[WORK INSTRUCTIONS]
Below is a listing. Quote from it, exactly, the lines from the one containing "set_input_delay 0.7780 -clock" down to the one containing "- In clock-buffer", both ends included, and nothing else.

═════ RECORDS SHOWN ═════

==> run a <==
==> flow/design.v <==
module cordic(clk, angle, sine, cosine);
  input clk;
  input signed [31:0] angle;  
  output signed [15:0] sine;  
  output signed [15:0] cosine;
  reg signed [15:0] x [0:12];
  reg signed [15:0] y [0:12];
  reg signed [31:0] z [0:12];
  parameter scaling_factor = 19896;  
  wire [1:0] sector;
  assign sector = angle[31:30];
  assign sine = y[12];
  assign cosine = x[12];
  wire signed [31:0] theta [0:12];
  assign theta [ 0] = 'h20000000;   
  assign theta [ 1] = 'h12E4051D;   
  assign theta [ 2] = 'h9FB385B;    
  assign theta [ 3] = 'h51111D4;    
  assign theta [ 4] = 'h28B0D43;    
  assign theta [ 5] = 'h145D7E1;    
  assign theta [ 6] = 'hA2F61E;     
  assign theta [ 7] = 'h517C55;     
  assign theta [ 8] = 'h28BE53;     
  assign theta [ 9] = 'h145F2E;     
  assign theta [10] = 'hA2F98;      
  assign theta [11] = 'h517CC;      
  assign theta [12] = 'h28BE6;      
  always @(posedge clk)
  begin 
    if (sector == 2'b00) begin
	  x[0] <= scaling_factor;
      y[0] <= 0;
      z[0] <= angle;      
    end
    else if  (sector == 2'b11) begin
	  x[0] <= scaling_factor;
      y[0] <= 0;
      z[0] <= angle;      
    end      
    else if (sector == 2'b01) begin
      x[0] <= -0;
      y[0] <= scaling_factor;
      z[0] <= {2'b00,angle[29:0]};      
    end
    else if (sector == 2'b10) begin
      x[0] <= 0;
      y[0] <= -scaling_factor;
      z[0] <= {2'b11,angle[29:0]};
    end
  end
  genvar i;
  generate
    for (i=0; i<13; i=i+1)
      begin
        wire sgn; 
	assign sgn = z[i][31];  
	wire signed [15:0] xnew, ynew;
        assign xnew = x[i] >>> i;  
        assign ynew = y[i] >>> i;
        always @(posedge clk)
          begin
            if (sgn==1)
              begin
                x[i+1] <= x[i]+ynew;
                y[i+1] <= y[i]-xnew;
                z[i+1] <= z[i]+theta[i];
              end
            else
              begin
                x[i+1] <= x[i]-ynew;
                y[i+1] <= y[i]+xnew;
                z[i+1] <= z[i]-theta[i];
              end
          end
      end
  endgenerate
endmodule
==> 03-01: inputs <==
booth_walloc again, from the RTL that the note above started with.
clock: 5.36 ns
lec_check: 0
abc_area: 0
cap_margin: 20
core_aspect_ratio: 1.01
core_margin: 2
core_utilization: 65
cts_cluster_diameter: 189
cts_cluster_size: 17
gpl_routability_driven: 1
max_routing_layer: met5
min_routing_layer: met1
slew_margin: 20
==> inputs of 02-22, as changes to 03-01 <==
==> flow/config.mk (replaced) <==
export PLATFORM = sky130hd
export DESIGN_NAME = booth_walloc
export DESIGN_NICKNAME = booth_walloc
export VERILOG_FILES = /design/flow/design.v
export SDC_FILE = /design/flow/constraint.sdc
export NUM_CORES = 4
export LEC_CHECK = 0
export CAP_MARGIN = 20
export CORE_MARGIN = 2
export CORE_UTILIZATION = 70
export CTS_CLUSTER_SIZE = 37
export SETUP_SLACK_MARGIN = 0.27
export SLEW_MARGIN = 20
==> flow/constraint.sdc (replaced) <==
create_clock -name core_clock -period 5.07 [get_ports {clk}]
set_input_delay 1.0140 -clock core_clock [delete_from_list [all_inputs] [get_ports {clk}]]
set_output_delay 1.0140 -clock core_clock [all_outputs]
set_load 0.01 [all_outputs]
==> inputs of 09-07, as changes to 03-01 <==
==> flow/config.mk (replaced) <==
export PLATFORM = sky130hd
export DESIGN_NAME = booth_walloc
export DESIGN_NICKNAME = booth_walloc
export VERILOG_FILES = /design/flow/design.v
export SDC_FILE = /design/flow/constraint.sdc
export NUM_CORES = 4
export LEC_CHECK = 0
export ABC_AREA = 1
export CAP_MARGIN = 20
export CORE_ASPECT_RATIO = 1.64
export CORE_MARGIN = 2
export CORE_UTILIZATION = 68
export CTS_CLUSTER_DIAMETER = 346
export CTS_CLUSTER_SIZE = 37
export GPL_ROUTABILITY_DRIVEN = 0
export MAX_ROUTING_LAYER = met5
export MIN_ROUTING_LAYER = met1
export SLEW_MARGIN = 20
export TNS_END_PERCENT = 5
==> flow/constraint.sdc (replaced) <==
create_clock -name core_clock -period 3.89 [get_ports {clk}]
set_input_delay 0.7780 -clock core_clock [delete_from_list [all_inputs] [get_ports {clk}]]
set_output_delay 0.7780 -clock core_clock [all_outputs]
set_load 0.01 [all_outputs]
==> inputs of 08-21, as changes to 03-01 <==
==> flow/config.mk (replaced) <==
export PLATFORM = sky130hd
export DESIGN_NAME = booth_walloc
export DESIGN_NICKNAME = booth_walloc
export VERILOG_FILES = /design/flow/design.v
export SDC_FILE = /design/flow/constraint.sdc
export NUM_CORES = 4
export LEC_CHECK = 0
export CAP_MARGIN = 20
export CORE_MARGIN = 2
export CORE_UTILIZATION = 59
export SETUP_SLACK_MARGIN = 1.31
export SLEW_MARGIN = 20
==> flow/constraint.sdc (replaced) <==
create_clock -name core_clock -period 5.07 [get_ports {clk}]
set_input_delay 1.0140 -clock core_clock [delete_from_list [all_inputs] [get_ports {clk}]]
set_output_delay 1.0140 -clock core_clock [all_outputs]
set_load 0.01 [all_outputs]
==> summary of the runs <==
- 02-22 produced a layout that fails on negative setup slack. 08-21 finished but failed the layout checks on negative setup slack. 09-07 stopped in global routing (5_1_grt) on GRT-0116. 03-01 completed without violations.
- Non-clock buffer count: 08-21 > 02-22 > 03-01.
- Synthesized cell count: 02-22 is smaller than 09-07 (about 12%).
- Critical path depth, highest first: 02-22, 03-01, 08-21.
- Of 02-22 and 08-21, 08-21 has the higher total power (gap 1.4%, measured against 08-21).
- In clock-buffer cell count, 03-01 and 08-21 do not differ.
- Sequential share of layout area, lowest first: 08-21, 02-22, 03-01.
## tundra
Design FAdd, start of the top module:
module FAdd(
    input rst,
    input clk,
    input  [31:0]               a,
    input  [31:0]               b,
    output reg [31:0]           c,
    output reg [2:0]           state
);
Size: ~1500 cells after synthesis, ~140 flip-flops, about 13000 um^2 of cells after synthesis.
clock: 10.0 ns
lec_check: 0
cap_margin: 20
core_margin: 2
core_utilization: 40
cts_cluster_diameter: 398
cts_cluster_size: 99
slew_margin: 20
tns_end_percent: 15
run.sh (not shown) runs the stock make flow with config.mk's settings and CLKGATE_MAP_FILE=.
Setup changes, tundra to quartz
Settings: SLEW_MARGIN now 10, was 20; TNS_END_PERCENT no longer set, was 15; CTS_CLUSTER_DIAMETER now 328, was 398; CELL_PAD_IN_SITES_GLOBAL_PLACEMENT now 2, previously not set; GPL_TIMING_DRIVEN now 0, previously not set; CTS_CLUSTER_SIZE no longer set, was 99; CORE_ASPECT_RATIO now 0.84, previously not set; CORE_UTILIZATION now 61, was 40.
Results
quartz did not finish; the tool stopped in global placement without I/O with error GPL-0301.
Re number of cells in the yosys synthesis report: no difference whatsoever between tundra and quartz.
Diff tundra -> quartz: die height went down by about 25%, number of cell rows went down by 18, die size went down by 34%.
Design mult16_top, start of the top module:
module mult16_top (
  input         clk,
  input  [15:0] a,
  input  [15:0] b,
  output [31:0] p
);
  reg  [15:0] a_r, b_r;
  reg  [31:0] p_r;
  wire [31:0] o;
  multiplier_16bit u_mul (.a(a_r), .b(b_r), .o(o));
  always @(posedge clk) begin
    a_r <= a;
    b_r <= b;
    p_r <= o;
  end
  assign p = p_r;
endmodule
clock: 20.3 ns
lec_check: 0
cap_margin: 25
cell_pad_in_sites_detail_placement: 2
core_margin: 2
core_utilization: 55
cts_cluster_size: 68
max_routing_layer: met4
place_density_lb_addon: 0.1
slew_margin: 20
run.sh (not shown) runs the stock make flow with config.mk's settings and CLKGATE_MAP_FILE=.
The baseline did not get past clock tree synthesis.
Next try:
CELL_PAD_IN_SITES_DETAIL_PLACEMENT = not set   (was 2)
CORE_UTILIZATION = 50   (was 55)
CTS_CLUSTER_SIZE = not set   (was 68)
MIN_ROUTING_LAYER = met2   (was not set)
PLACE_DENSITY_LB_ADDON = 0.26   (was 0.1)
SETUP_SLACK_MARGIN = 4.38   (was not set)
clock period = 15.0 ns   (was 20.3 ns; I/O delays follow)
This time the run finished but failed the layout checks on design-rule violations.
Die area increases by 9.7%.
Area after synthesis is unchanged.
Synthesized cell count is unchanged.

* * *

mult16_top again, from the RTL that the note above started with.
## mult16_top
module mult16_top (
  input         clk,
  input  [15:0] a,
  input  [15:0] b,
  output [31:0] p
);
export LEC_CHECK = 0
export ABC_AREA = 1
export CAP_MARGIN = 20
export CORE_MARGIN = 2
export CORE_UTILIZATION = 72
export CTS_CLUSTER_DIAMETER = 370
export CTS_CLUSTER_SIZE = 98
export SETUP_SLACK_MARGIN = -0.77
export SLEW_MARGIN = 20
export TNS_END_PERCENT = 40
create_clock -name core_clock -period 7.94 [get_ports {clk}]
The starting point completed and failed the layout checks on negative setup slack.
==> next run, changes <==
--- a/flow/config.mk
+++ b/flow/config.mk
@@ -12,3 +12 @@
-export CTS_CLUSTER_DIAMETER = 370
-export CTS_CLUSTER_SIZE = 98
-export SETUP_SLACK_MARGIN = -0.77
+export PLACE_DENSITY_LB_ADDON = 0.14
@@ -16 +13,0 @@
-export TNS_END_PERCENT = 40
==> flow/constraint.sdc (replaced) <==
create_clock -name core_clock -period 9.28 [get_ports {clk}]
set_input_delay 1.8560 -clock core_clock [delete_from_list [all_inputs] [get_ports {clk}]]
set_output_delay 1.8560 -clock core_clock [all_outputs]
set_load 0.01 [all_outputs]
What happened:
- The changed run completed and failed the layout checks on negative setup slack
- setup slack is better by 1.3 ns
- sequential share of layout area stays flat
- register-to-register slack is better by 1.3 ns
- final area goes up slightly
==> next run, changes <==
--- a/flow/config.mk
+++ b/flow/config.mk
@@ -12 +12 @@
-export PLACE_DENSITY_LB_ADDON = 0.14
+export SETUP_SLACK_MARGIN = 1.19
==> flow/constraint.sdc (replaced) <==
create_clock -name core_clock -period 6.15 [get_ports {clk}]
set_input_delay 1.2300 -clock core_clock [delete_from_list [all_inputs] [get_ports {clk}]]
set_output_delay 1.2300 -clock core_clock [all_outputs]
set_load 0.01 [all_outputs]
=> The new run produced a layout that fails on negative setup slack; routed wire length hardly moves; non-clock buffer count came out higher by 14; design area goes up by 1.6%; via count rises by about 1%; setup slack loses 3.1 ns.
==> next run, changes <==
--- a/flow/config.mk
+++ b/flow/config.mk
@@ -8 +7,0 @@
-export ABC_AREA = 1
@@ -11,2 +10 @@
-export CORE_UTILIZATION = 72
-export SETUP_SLACK_MARGIN = 1.19
+export CORE_UTILIZATION = 58
==> flow/constraint.sdc (replaced) <==
create_clock -name core_clock -period 7.9 [get_ports {clk}]
set_input_delay 1.5800 -clock core_clock [delete_from_list [all_inputs] [get_ports {clk}]]
set_output_delay 1.5800 -clock core_clock [all_outputs]
set_load 0.01 [all_outputs]
After rerunning: The changed run produced a layout that fails on negative setup slack. Sequential share of layout area came out higher by 0.19 points. Cell count fell slightly. Routed wire length drops by about a fifth. Worst setup slack gets better by 1.8 ns. Clock skew drops by 0.0035 ns. Non-clock buffer count goes down by 17.
==> next run, changes <==
--- a/flow/config.mk
+++ b/flow/config.mk
@@ -10 +10 @@
-export CORE_UTILIZATION = 58
+export CORE_UTILIZATION = 40
==> flow/constraint.sdc (replaced) <==
create_clock -name core_clock -period 15.0 [get_ports {clk}]
set_input_delay 3.0000 -clock core_clock [delete_from_list [all_inputs] [get_ports {clk}]]
set_output_delay 3.0000 -clock core_clock [all_outputs]
set_load 0.01 [all_outputs]
Now the flow completed with no timing, DRC or antenna violations.
Hold slack gains 0.11 ns.
Final cell count rose by 4.1%.
Cell area fell by 4.0%.
Core utilization fell by 23 points.
==> next run, changes <==
--- a/flow/config.mk
+++ b/flow/config.mk
@@ -8,0 +9 @@
+export CORE_ASPECT_RATIO = 0.85
@@ -10,0 +12 @@
+export GPL_TIMING_DRIVEN = 0
Clock skew hardly moves.
Routed wire length rose by 20%.
Core utilization goes up by 2.3 points.
Cell area goes up by 4.6%.
Setup slack gets better by 0.016 ns.
Die area barely changes.
Global-route usage rose by 2.0 points.
==> run a <==
==> flow/design.v (excerpt) <==
module chip_to_symbol 
(
input logic         i_clk,
input logic         i_rst_n,
input logic         i_stream,
input logic         i_stream_valid,
output logic [3:0]  o_symbol,
output logic        o_symbol_valid       
);
logic [4:0] r_bit_counter;
logic [31:0] r_received_chip;
logic [5:0] s_ones_counter[15:0];
logic	[31:0]	chip_values [15:0];  
initial 
begin
	chip_values[0] 		=  32'b11011001110000110101001000101110;
	chip_values[8] 		=  32'b11101101100111000011010100100010;
	chip_values[4] 		=  32'b00101110110110011100001101010010;
	chip_values[12] 	=  32'b00100010111011011001110000110101;
	chip_values[2] 		=  32'b01010010001011101101100111000011;
	chip_values[10] 	=  32'b00110101001000101110110110011100;
	chip_values[6] 		=  32'b11000011010100100010111011011001;
	chip_values[14] 	=  32'b10011100001101010010001011101101;
	chip_values[1] 		=  32'b10001100100101100000011101111011;
	chip_values[9] 		=  32'b10111000110010010110000001110111;
	chip_values[5] 		=  32'b01111011100011001001011000000111;
	chip_values[13] 	=  32'b01110111101110001100100101100000;
	chip_values[3]		=  32'b00000111011110111000110010010110;
	chip_values[11]		=  32'b01100000011101111011100011001001;
	chip_values[7] 		=  32'b10010110000001110111101110001100;
	chip_values[15] 	=  32'b11001001011000000111011110111000;
end
always_ff@(posedge i_clk , negedge i_rst_n)
begin
    if(!i_rst_n)
    begin
        r_bit_counter <= 'd0;
    end
  ...
export LEC_CHECK = 0
export ABC_AREA = 1
export CAP_MARGIN = 20
export CORE_MARGIN = 2
export CORE_UTILIZATION = 72
export CTS_CLUSTER_SIZE = 96
export GPL_ROUTABILITY_DRIVEN = 0
export PLACE_DENSITY = 0.38
export SETUP_SLACK_MARGIN = 1.04
export SLEW_MARGIN = 20
export TNS_END_PERCENT = 10
create_clock -name core_clock -period 4.22 [get_ports {i_clk}]
run.sh (not shown) runs the stock make flow with config.mk's settings and CLKGATE_MAP_FILE=.
==> run b (differences from run a) <==
==> flow/config.mk (replaced) <==
export PLATFORM = sky130hd
export DESIGN_NAME = chip_to_symbol
export DESIGN_NICKNAME = chip_to_symbol
export VERILOG_FILES = /design/flow/design.v
export SDC_FILE = /design/flow/constraint.sdc
export NUM_CORES = 4
export LEC_CHECK = 0
export CAP_MARGIN = 20
export CORE_MARGIN = 2
export CORE_UTILIZATION = 66
export SETUP_SLACK_MARGIN = 1.05
export SLEW_MARGIN = 20
==> flow/constraint.sdc (replaced) <==
create_clock -name core_clock -period 4.06 [get_ports {i_clk}]
set_input_delay 0.8120 -clock core_clock [delete_from_list [all_inputs] [get_ports {i_clk}]]
set_output_delay 0.8120 -clock core_clock [all_outputs]
set_load 0.01 [all_outputs]
==> run c (differences from run a) <==
==> flow/config.mk (replaced) <==
export PLATFORM = sky130hd
export DESIGN_NAME = chip_to_symbol
export DESIGN_NICKNAME = chip_to_symbol
export VERILOG_FILES = /design/flow/design.v
export SDC_FILE = /design/flow/constraint.sdc
export NUM_CORES = 4
export LEC_CHECK = 0
export CAP_MARGIN = 20
export CORE_MARGIN = 2
export CORE_UTILIZATION = 72
export CTS_CLUSTER_SIZE = 17
export SETUP_SLACK_MARGIN = 0.93
export SLEW_MARGIN = 20
==> flow/constraint.sdc (replaced) <==
create_clock -name core_clock -period 3.12 [get_ports {i_clk}]
set_input_delay 0.6240 -clock core_clock [delete_from_list [all_inputs] [get_ports {i_clk}]]
set_output_delay 0.6240 -clock core_clock [all_outputs]
set_load 0.01 [all_outputs]
==> results.yml <==
# yosys + openroad results
outcome:
  outcome: "complete, but fails checks"
  so.violations: "negative setup slack"
yosys:
  ys_sh_aoi_pct: 16.1
cts:
  insertion_delay_ns: 0.41
sta:
  fin_ws_ns: -0.176
  finalSetupViolCount: 3
die:
  chipArea_mm2: 0.0329
global_route:
  grt_max_degree: 63
# the run above: run a

==> results.yml <==
# physical design summary
die:
  chipArea_mm2: 0.0346
yosys:
  edf_count: 0
  synth_area_mm2: 0.0238
  mux_share_pct: 1.56
  ys_cells: 2887
  netlist-cell-type-count: 72
  topCellsByArea: "ha_1, dfrtp_1, a21oi_1"
  yosysTopAreaCell: "ha_1"
outcome:
  outcome: "aborted with a tool error"
  stop_stage: "clock tree synthesis"
  stop_error: "[ERROR DPL-0038] Utilization greater than 100%, impossible to legalize"
# the run above: run c

==> results.yml <==
# yosys + openroad results
yosys:
  ys_sh_aoi_pct: 22.5
cts:
  insertion_delay_ns: 0.41
sta:
  finalSetupViolCount: 4
  fin_ws_ns: -0.809
  setup-tns-final_ns: -2.74
global_route:
  grt_max_degree: 56
  grt_pass1_wl_um: 161000
outcome:
  outcome: "complete, but fails checks"
  so.violations: "negative setup slack"
# the run above: run b


========
==> inputs of build 78 <==
Starting RTL as in the previous note.
Settings: LEC_CHECK=0, ABC_AREA=1, CAP_MARGIN=15, CELL_PAD_IN_SITES_DETAIL_PLACEMENT=1, CORE_ASPECT_RATIO=1.21, CORE_MARGIN=7, CORE_UTILIZATION=40, CTS_CLUSTER_SIZE=49, GPL_ROUTABILITY_DRIVEN=1, GPL_TIMING_DRIVEN=1, HOLD_SLACK_MARGIN=0.12, MAX_ROUTING_LAYER=met4, MIN_ROUTING_LAYER=met2, SLEW_MARGIN=15, TNS_END_PERCENT=60; clock period 10.0 ns.
==> build 19: changes against build 78 <==
==> flow/config.mk (replaced) <==
export PLATFORM = sky130hd
export DESIGN_NAME = chip_to_symbol
export DESIGN_NICKNAME = chip_to_symbol
export VERILOG_FILES = /design/flow/design.v
export SDC_FILE = /design/flow/constraint.sdc
export NUM_CORES = 4
export LEC_CHECK = 0
export CAP_MARGIN = 20
export CORE_MARGIN = 2
export CORE_UTILIZATION = 61
export SLEW_MARGIN = 20
export TNS_END_PERCENT = 70
==> trial 4: changes against build 78 <==
==> flow/config.mk (replaced) <==
export PLATFORM = sky130hd
export DESIGN_NAME = chip_to_symbol
export DESIGN_NICKNAME = chip_to_symbol
export VERILOG_FILES = /design/flow/design.v
export SDC_FILE = /design/flow/constraint.sdc
export NUM_CORES = 4
export LEC_CHECK = 0
export ABC_AREA = 1
export CAP_MARGIN = 35
export CORE_ASPECT_RATIO = 0.5
export CORE_MARGIN = 7
export CORE_UTILIZATION = 57
export CTS_CLUSTER_DIAMETER = 236
export CTS_CLUSTER_SIZE = 98
export HOLD_SLACK_MARGIN = 0.29
export PLACE_DENSITY = 0.4
export SETUP_SLACK_MARGIN = 2.88
export SLEW_MARGIN = 20
export TNS_END_PERCENT = 15
==> Changelog: implementation <==
### Changed

* Yosys chip area at roughly 0.023 mm^2
* Multi-In Gates at ~2,600
* Grt met1 use at approximately 52%
* Outcome: no timing/DRC/antenna violations
* Largest net degree at the start of global routing at roughly 60
* DR vias/cell at between 6 and 7
* Worst reg2reg path endpoint: s_ones_counter[4][4]$_DFFE_PN0P_
* Invs w/o clock at ~380
# the run above: trial 4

═════

[RESPONSE BOX]
set_input_delay 0.7780 -clock core_clock [delete_from_list [all_inputs] [get_ports {clk}]]
set_output_delay 0.7780 -clock core_clock [all_outputs]
set_load 0.01 [all_outputs]
==> inputs of 08-21, as changes to 03-01 <==
==> flow/config.mk (replaced) <==
export PLATFORM = sky130hd
export DESIGN_NAME = booth_walloc
export DESIGN_NICKNAME = booth_walloc
export VERILOG_FILES = /design/flow/design.v
export SDC_FILE = /design/flow/constraint.sdc
export NUM_CORES = 4
export LEC_CHECK = 0
export CAP_MARGIN = 20
export CORE_MARGIN = 2
export CORE_UTILIZATION = 59
export SETUP_SLACK_MARGIN = 1.31
export SLEW_MARGIN = 20
==> flow/constraint.sdc (replaced) <==
create_clock -name core_clock -period 5.07 [get_ports {clk}]
set_input_delay 1.0140 -clock core_clock [delete_from_list [all_inputs] [get_ports {clk}]]
set_output_delay 1.0140 -clock core_clock [all_outputs]
set_load 0.01 [all_outputs]
==> summary of the runs <==
- 02-22 produced a layout that fails on negative setup slack. 08-21 finished but failed the layout checks on negative setup slack. 09-07 stopped in global routing (5_1_grt) on GRT-0116. 03-01 completed without violations.
- Non-clock buffer count: 08-21 > 02-22 > 03-01.
- Synthesized cell count: 02-22 is smaller than 09-07 (about 12%).
- Critical path depth, highest first: 02-22, 03-01, 08-21.
- Of 02-22 and 08-21, 08-21 has the higher total power (gap 1.4%, measured against 08-21).
- In clock-buffer cell count, 03-01 and 08-21 do not differ.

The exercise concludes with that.